For Korea specifically, the BOK's rate normalization path will be the defining factor for Korean financial markets over the next 12 to 18 months. I expect the first rate hike at the July 2026 meeting, followed by one additional hike in late 2026, and a final hike to 3.25% in early 2027. I should note that the terminal rate of 3.25% is still below Bloomberg Economics' projected global neutral rate, which means the BOK may need to deliver even more tightening than the market currently prices if inflation proves stickier than expected or if the won continues to weaken.

On stablecoins: do not underestimate how quickly this technology will reshape cross-border finance. The 65% non-exchange transaction share that I mentioned earlier was almost unthinkable even two years ago, and at the current growth trajectory, stablecoins could process a meaningful share of global commercial payments within five years. Korean exporters — from Samsung and Hyundai to the thousands of small and medium enterprises that power the country's export machine — should be actively preparing for a world where USDC, USDT, and potentially central bank digital currencies become standard settlement instruments alongside traditional bank transfers.

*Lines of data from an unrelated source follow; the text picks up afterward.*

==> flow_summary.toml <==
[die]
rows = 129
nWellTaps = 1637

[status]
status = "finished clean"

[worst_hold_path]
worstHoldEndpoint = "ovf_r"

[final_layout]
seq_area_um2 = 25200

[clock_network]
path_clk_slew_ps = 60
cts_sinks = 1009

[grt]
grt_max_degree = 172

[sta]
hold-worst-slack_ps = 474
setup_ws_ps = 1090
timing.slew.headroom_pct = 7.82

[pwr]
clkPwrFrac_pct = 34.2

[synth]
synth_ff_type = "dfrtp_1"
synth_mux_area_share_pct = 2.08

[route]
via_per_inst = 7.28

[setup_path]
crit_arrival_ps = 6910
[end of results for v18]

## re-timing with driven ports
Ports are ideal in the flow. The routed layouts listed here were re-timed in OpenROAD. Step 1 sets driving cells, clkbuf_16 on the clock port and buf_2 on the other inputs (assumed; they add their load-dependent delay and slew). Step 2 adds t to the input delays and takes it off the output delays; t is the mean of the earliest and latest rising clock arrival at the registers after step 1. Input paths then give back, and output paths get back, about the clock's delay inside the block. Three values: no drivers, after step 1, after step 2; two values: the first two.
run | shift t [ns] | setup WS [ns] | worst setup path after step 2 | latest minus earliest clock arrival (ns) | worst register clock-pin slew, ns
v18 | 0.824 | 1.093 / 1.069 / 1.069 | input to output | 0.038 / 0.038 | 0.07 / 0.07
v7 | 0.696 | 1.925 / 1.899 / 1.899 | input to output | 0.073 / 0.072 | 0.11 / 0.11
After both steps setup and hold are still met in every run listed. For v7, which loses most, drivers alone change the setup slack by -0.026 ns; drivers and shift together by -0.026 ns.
Source: an optimization exercise on an open RTL-to-GDS flow (aim: small area and few clock cycles per item). Production flows keep margins and buffers that such runs may drop. Only simulation tests tie the RTL to the original design; equivalence was not proved.

==> inputs of try-maple <==
## fp_mul_pipe
module fp_mul_pipe #(
  parameter int EXP_W = 8,
  parameter int MAN_W = 23,
  parameter int TAG_W = 4
) (
  input  logic                           clk,
  input  logic                           rst_n,
  input  logic                           in_valid,
  output logic                           in_ready,
  input  logic [EXP_W+MAN_W:0]           in_a,
  input  logic [EXP_W+MAN_W:0]           in_b,
  input  logic [TAG_W-1:0]               in_tag,
  output logic                           out_valid,
  input  logic                           out_ready,
  output logic [EXP_W+MAN_W:0]           out_y,
  output logic [TAG_W-1:0]               out_tag,
  output logic [3:0]                     out_flags
);
export LEC_CHECK = 0
export ABC_AREA = 1
export CAP_MARGIN = 20
export CORE_MARGIN = 2
export CORE_UTILIZATION = 40
export PLACE_DENSITY = 0.8
export SLEW_MARGIN = 20
export SYNTH_HIERARCHICAL = 1
create_clock -name core_clock -period 7.5 [get_ports {clk}]
standard.sh (not shown) runs the stock make flow with config.mk's settings and CLKGATE_MAP_FILE= SYNTH_SCRIPT=/design/flow/synth_recipe.tcl, a recipe that flattens the netlist after the stock synthesis.
==> flow/flow/run.sh <==
#!/bin/bash
# Own flow: the standard layout (standard.sh) with three changes:
# - after the standard synthesis (run unchanged), the combinational cells of
#   its netlist are mapped again by ABC (flow/remap.ys.in, flow/remap.abc);
#   the flip-flops (same names and cell types) and the full/half adder cells
#   are kept exactly as the standard synthesis made them;
# - the input and output ports are buffered with the smallest buffer cell
#   (sky130_fd_sc_hd__buf_1) instead of the cell buffer_ports picks by
#   default; repair may still resize them where timing or slew needs it.
# Each tool's output goes to a log file of its own in this folder.
set -euo pipefail
export BUFFER_PORTS_ARGS="-buffer_cell sky130_fd_sc_hd__buf_1"
R="$PWD/orfs/results/sky130hd/fp_mul_pipe/base"
LIB="$FLOW_HOME/platforms/sky130hd/lib/sky130_fd_sc_hd__tt_025C_1v80.lib"
bash standard.sh synth > standard_synth.log 2>&1
cp "$R/1_2_yosys.v" "$PWD/standard_netlist.v"
sed -e "s#@LIB@#$LIB#g" -e "s#@NETLIST@#$PWD/standard_netlist.v#" \
    -e "s#@OUT@#$PWD/remapped_netlist.v#" flow/remap.ys.in > remap.ys
"${YOSYS_EXE:-$FLOW_HOME/../tools/install/yosys/bin/yosys}" -q -l remap.log remap.ys > remap_stdout.log 2>&1
cp "$PWD/remapped_netlist.v" "$R/1_2_yosys.v"
touch "$R/1_2_yosys.v"
bash standard.sh finish > standard_flow.log 2>&1
==> flow/flow/remap.abc <==
strash
dch
map -B 0.9
topo
stime -c
buffer -c
upsize -c
dnsize -c
strash
dch
map -B 0.9
topo
stime -c
buffer -c
upsize -c
dnsize -c
==> flow/flow/remap.ys.in <==
# Re-map the combinational logic of the standard synthesis netlist with ABC.
# Flip-flops and the full/half adder cells are kept as they are (black boxes);
# every other cell is read back as its liberty function and mapped again.
read_liberty -ignore_miss_func @LIB@
read_verilog @NETLIST@
hierarchy -top fp_mul_pipe
setattr -mod -set blackbox 1 sky130_fd_sc_hd__fa_1 sky130_fd_sc_hd__ha_1 sky130_fd_sc_hd__edfxtp_1 sky130_fd_sc_hd__dfrtp_1 sky130_fd_sc_hd__dfxtp_1 sky130_fd_sc_hd__conb_1
flatten
hierarchy -top fp_mul_pipe
opt_clean -purge
abc -liberty @LIB@ -dont_use sky130_fd_sc_hd__fill_1 -dont_use sky130_fd_sc_hd__fill_2 -dont_use sky130_fd_sc_hd__fill_4 -dont_use sky130_fd_sc_hd__fill_8 -dont_use sky130_fd_sc_hd__lpflow_bleeder_1 -dont_use sky130_fd_sc_hd__lpflow_clkbufkapwr_1 -dont_use sky130_fd_sc_hd__lpflow_clkbufkapwr_16 -dont_use sky130_fd_sc_hd__lpflow_clkbufkapwr_2 -dont_use sky130_fd_sc_hd__lpflow_clkbufkapwr_4 -dont_use sky130_fd_sc_hd__lpflow_clkbufkapwr_8 -dont_use sky130_fd_sc_hd__lpflow_clkinvkapwr_1 -dont_use sky130_fd_sc_hd__lpflow_clkinvkapwr_16 -dont_use sky130_fd_sc_hd__lpflow_clkinvkapwr_2 -dont_use sky130_fd_sc_hd__lpflow_clkinvkapwr_4 -dont_use sky130_fd_sc_hd__lpflow_clkinvkapwr_8 -dont_use sky130_fd_sc_hd__lpflow_decapkapwr_12 -dont_use sky130_fd_sc_hd__lpflow_decapkapwr_3 -dont_use sky130_fd_sc_hd__lpflow_decapkapwr_4 -dont_use sky130_fd_sc_hd__lpflow_decapkapwr_6 -dont_use sky130_fd_sc_hd__lpflow_decapkapwr_8 -dont_use sky130_fd_sc_hd__lpflow_inputiso0n_1 -dont_use sky130_fd_sc_hd__lpflow_inputiso0p_1 -dont_use sky130_fd_sc_hd__lpflow_inputiso1n_1 -dont_use sky130_fd_sc_hd__lpflow_inputiso1p_1 -dont_use sky130_fd_sc_hd__lpflow_inputisolatch_1 -dont_use sky130_fd_sc_hd__lpflow_isobufsrc_1 -dont_use sky130_fd_sc_hd__lpflow_isobufsrc_16 -dont_use sky130_fd_sc_hd__lpflow_isobufsrc_2 -dont_use sky130_fd_sc_hd__lpflow_isobufsrc_4 -dont_use sky130_fd_sc_hd__lpflow_isobufsrc_8 -dont_use sky130_fd_sc_hd__lpflow_isobufsrckapwr_16 -dont_use sky130_fd_sc_hd__lpflow_lsbuf_lh_hl_isowell_tap_1 -dont_use sky130_fd_sc_hd__lpflow_lsbuf_lh_hl_isowell_tap_2 -dont_use sky130_fd_sc_hd__lpflow_lsbuf_lh_hl_isowell_tap_4 -dont_use sky130_fd_sc_hd__lpflow_lsbuf_lh_isowell_4 -dont_use sky130_fd_sc_hd__lpflow_lsbuf_lh_isowell_tap_1 -dont_use sky130_fd_sc_hd__lpflow_lsbuf_lh_isowell_tap_2 -dont_use sky130_fd_sc_hd__lpflow_lsbuf_lh_isowell_tap_4 -dont_use sky130_fd_sc_hd__probe_p_8 -dont_use sky130_fd_sc_hd__probec_p_8  -script flow/remap.abc -D 7500
opt_clean -purge
hilomap -singleton -hicell sky130_fd_sc_hd__conb_1 HI -locell sky130_fd_sc_hd__conb_1 LO
splitnets
opt_clean -purge
insbuf -buf sky130_fd_sc_hd__buf_4 A X
stat -liberty @LIB@
write_verilog -noattr -nohex -nodec @OUT@
==> try-raven (differences from try-maple) <==
--- a/flow/design.v
+++ b/flow/design.v
@@ -1306,21 +1306,14 @@
     assign c[47] = G_0_46;
     assign c[48] = G_0_47;
     assign s = p ^ c[47:0];
     assign co = c[48];
     assign lo = s;
     assign lo_c = co;
   end
-  logic [8:0] es_d;
-  logic [8:1] ec;
-  fp_mul_ha u_e0 (.a(ea[0]), .b(eb[0]), .s(es_d[0]), .co(ec[1]));
-  for (genvar k = 1; k < 8; k++) begin : g_es
-    fp_mul_fa u_e (.a(ea[k]), .b(eb[k]), .c(ec[k]), .s(es_d[k]), .co(ec[k+1]));
-  end
-  assign es_d[8] = ec[8];
   logic        v_q;
   logic        sgn_q, st_q, nv_q;
   logic [1:0]  kind_q;
   logic [8:0]  es_q;
   logic [47:22] lo_q;
   logic [TAG_W-1:0] tag_q;
   always_ff @(posedge clk or negedge rst_n) begin
@@ -1328,26 +1321,26 @@
     else if (adv) v_q <= in_valid;
   end
   always_ff @(posedge clk) begin
     if (adv) begin
       sgn_q  <= in_a[31] ^ in_b[31];
       kind_q <= kind_d;
       nv_q   <= nv_d;
-      es_q   <= es_d;
+      es_q   <= {1'b0, ea} + {1'b0, eb};
       lo_q   <= lo[47:22];
       st_q   <= |lo[21:0];
       tag_q  <= in_tag;
     end
   end
   logic [47:0] prod;
   assign prod[47:22] = lo_q;
   assign prod[21:0] = '0;
   logic        nsh, g, s, up, carry, ovf, unf;
   logic [22:0] man, man_i;
-  logic [9:0] e;
+  logic signed [9:0] e;
   assign nsh   = prod[47];
   assign man   = nsh ? prod[46:24] : prod[45:23];
   assign g     = nsh ? prod[23] : prod[22];
   assign s     = st_q | (nsh & prod[22]);
   assign up    = g & (man[0] | s);
   logic [22:0] ic;
   logic [4:0] bc;
@@ -1360,34 +1353,18 @@
     end
     if (k % 6 == 5 || k == 22) begin : g_blk
       assign bc[k / 6 + 1] = bc[k / 6] & (&man[k:k - (k % 6)]);
     end
   end
   assign man_i = man ^ ic;
   assign carry = bc[4];
-  logic [9:0] v, vc, pv;
-  assign v[0]  = ~(es_q[0] ^ nsh);
-  assign vc[1] = es_q[0] | nsh;
-  for (genvar k = 1; k < 7; k++) begin : g_v
-    assign v[k]    = es_q[k] ^ vc[k];
-    assign vc[k+1] = es_q[k] & vc[k];
-  end
-  assign v[7]  = ~(es_q[7] ^ vc[7]);
-  assign vc[8] = es_q[7] | vc[7];
-  assign v[8]  = ~(es_q[8] ^ vc[8]);
-  assign vc[9] = es_q[8] | vc[8];
-  assign v[9]  = ~vc[9];
-  assign pv[0] = 1'b1;
-  for (genvar k = 1; k < 10; k++) begin : g_pv
-    assign pv[k] = pv[k-1] & v[k-1];
-  end
-  assign e   = v ^ ({10{carry}} & pv);
-  assign ovf = (!v[9] & (v[8] | (&v[7:0])))
-             | (carry & !v[9] & !v[8] & (v[7:0] == 8'hfe));
-  assign unf = v[9] | (!carry & (v == 10'd0));
+  assign e     = $signed({1'b0, es_q}) - 10'sd127 + $signed({9'd0, nsh})
+               + $signed({9'd0, carry});
+  assign ovf   = (e >= 10'sd255);
+  assign unf   = (e <= 10'sd0);
   always_comb begin
     out_flags = '0;
     case (kind_q)
       2'd3: begin
         out_y = 32'h7fc00000;
         out_flags[3] = nv_q;
       end
==> flow/flow/run.sh (replaced) <==
#!/bin/bash
# Own flow: the standard layout (standard.sh, which runs the standard
# synthesis unchanged and ORFS from floorplan to finish), with two changes:
# - the input and output ports are buffered with the smallest buffer cell
#   (sky130_fd_sc_hd__buf_1) instead of the cell buffer_ports picks by
#   default; repair may still resize them where timing or slew needs it;
# - after global routing, ORFS's power recovery (repair_timing
#   -recover_power) downsizes gates on paths that have slack to spare.
set -euo pipefail
export BUFFER_PORTS_ARGS="-buffer_cell sky130_fd_sc_hd__buf_1"
export RECOVER_POWER=100
bash standard.sh finish > standard_flow.log 2>&1
--- a/flow/config.mk
+++ b/flow/config.mk
@@ -5,10 +5,9 @@
 export SDC_FILE = /design/flow/constraint.sdc
 export NUM_CORES = 4
 export LEC_CHECK = 0
 export ABC_AREA = 1
 export CAP_MARGIN = 20
 export CORE_MARGIN = 2
 export CORE_UTILIZATION = 40
-export PLACE_DENSITY = 0.8
 export SLEW_MARGIN = 20
 export SYNTH_HIERARCHICAL = 1
removed: flow/flow/remap.abc
removed: flow/flow/remap.ys.in
==> try-quartz (differences from try-maple) <==
==> flow/flow/remap.abc (replaced) <==
strash
dc2
dch -f
map -B 0.9
topo
stime -c
buffer -c
upsize -c
dnsize -c
==> impl_metrics.ini <==
[run_status]
outcome = no timing/DRC/antenna violations

[final_layout]
finalNonFillerCells = 2344
inv_count = 195

[grt]
grt_max_degree = 46

[timing]
fin_crit_ns = 7.23

[yosys]
mappedNetlistArea_um2 = 15700

[worst_hold_path]
min_path_cells = 3
hp-class = reg -> reg

[floorplanning]
start_util_pct = 40.6
die_width_um = 202

[drt]
wl_per_cell_um = 21.4

[clock_network]
postCtsSetupBuffers = 0
# the run above: try-maple
Background: an optimization exercise with open tools, aiming at small area, a short achievable clock period and few clock cycles. Do not read the settings as production practice. RTL that was checked went through simulation tests only; none was proved equivalent to the original. Power and IR drop assume default switching activity.

## v6
==> flow/design.v (excerpt) <==
module ipdc_top (
	input  logic             i_clk,
	input  logic             i_rst_n,
	input  logic             i_op_valid,
	input  logic [2:0]       i_op_mode,
	input  logic             i_in_valid,
	input  ipdc_pkg::pixel_t i_in_data,
	output logic             o_in_ready,
	output logic             o_out_valid,
	output ipdc_pkg::pixel_t o_out_data
);
	logic             wr0;
	logic             wr32;
	ipdc_pkg::pixel_t wr_data;
	logic             rd_valid;
	logic             rd_ycc;
	logic [15:0]      sel;
	ipdc_pkg::pixel_t tap_data;
	logic             s2_v;
	logic             s2_ycc;
	ipdc_pkg::pixel_t s2_d;
	op_ctrl u_op_ctrl (
		.i_clk       (i_clk),
		.i_rst_n     (i_rst_n),
		.i_op_valid  (i_op_valid),
		.i_op_mode   (i_op_mode),
		.i_in_valid  (i_in_valid),
		.i_in_data   (i_in_data),
		.o_in_ready  (o_in_ready),
		.o_wr0       (wr0),
		.o_wr32      (wr32),
		.o_wr_data   (wr_data),
		.o_rd_valid  (rd_valid),
		.o_rd_ycc    (rd_ycc),
		.o_sel       (sel)
	);
	image_buffer u_image_buffer (
  ...
==> flow/config.mk <==
export PLATFORM = sky130hd
export DESIGN_NAME = ipdc_top
export DESIGN_NICKNAME = ipdc_top
export VERILOG_FILES = /design/flow/design.v
export SDC_FILE = /design/flow/constraint.sdc
export NUM_CORES = 4
export LEC_CHECK = 0
export CAP_MARGIN = 20
export CORE_MARGIN = 2
export CORE_UTILIZATION = 70
export CTS_BUF_LIST = sky130_fd_sc_hd__clkbuf_8
export CTS_CLUSTER_DIAMETER = 50
export CTS_CLUSTER_SIZE = 16
export PLACE_DENSITY = 0.8
export SETUP_SLACK_MARGIN = 3.2
export SLEW_MARGIN = 20
==> flow/constraint.sdc <==
create_clock -name core_clock -period 5.5 [get_ports {i_clk}]
set_input_delay 1.1000 -clock core_clock [delete_from_list [all_inputs] [get_ports {i_clk}]]
set_output_delay 1.1000 -clock core_clock [all_outputs]
set_load 0.01 [all_outputs]
run.sh (not shown) runs the stock make flow with config.mk's settings and CLKGATE_MAP_FILE= SYNTH_SCRIPT=/design/flow/synth_recipe.tcl, a recipe that flattens the netlist after the stock synthesis.
v6 went all the way through synthesis, placement and routing and the layout is clean on timing, DRC and antenna.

The BOK and financial regulators need to develop a regulatory framework that captures the efficiency benefits of stablecoin technology while managing the risks around capital flows, money laundering, and financial stability.

My actionable trade for readers: I am going long duration in Korean government bonds heading into the July BOK meeting. The market has already priced in a significant amount of hawkishness — three-year KTB yields have risen 60 basis points in anticipation — and any dovish surprise or even a simple "hike and pause" signal could spark a tactical rally in bonds. I am also accumulating strategic positions in Korean fintech and payment technology companies that are positioned to benefit from the stablecoin-driven transformation of cross-border payments and digital finance more broadly. The 40-year era of low interest rates is over, and that changes everything about how we need to think about investing. The next decade will reward those who recognize the new regime early and adapt their strategies accordingly. Those who cling to the investment playbook of the post-GFC era risk being left behind.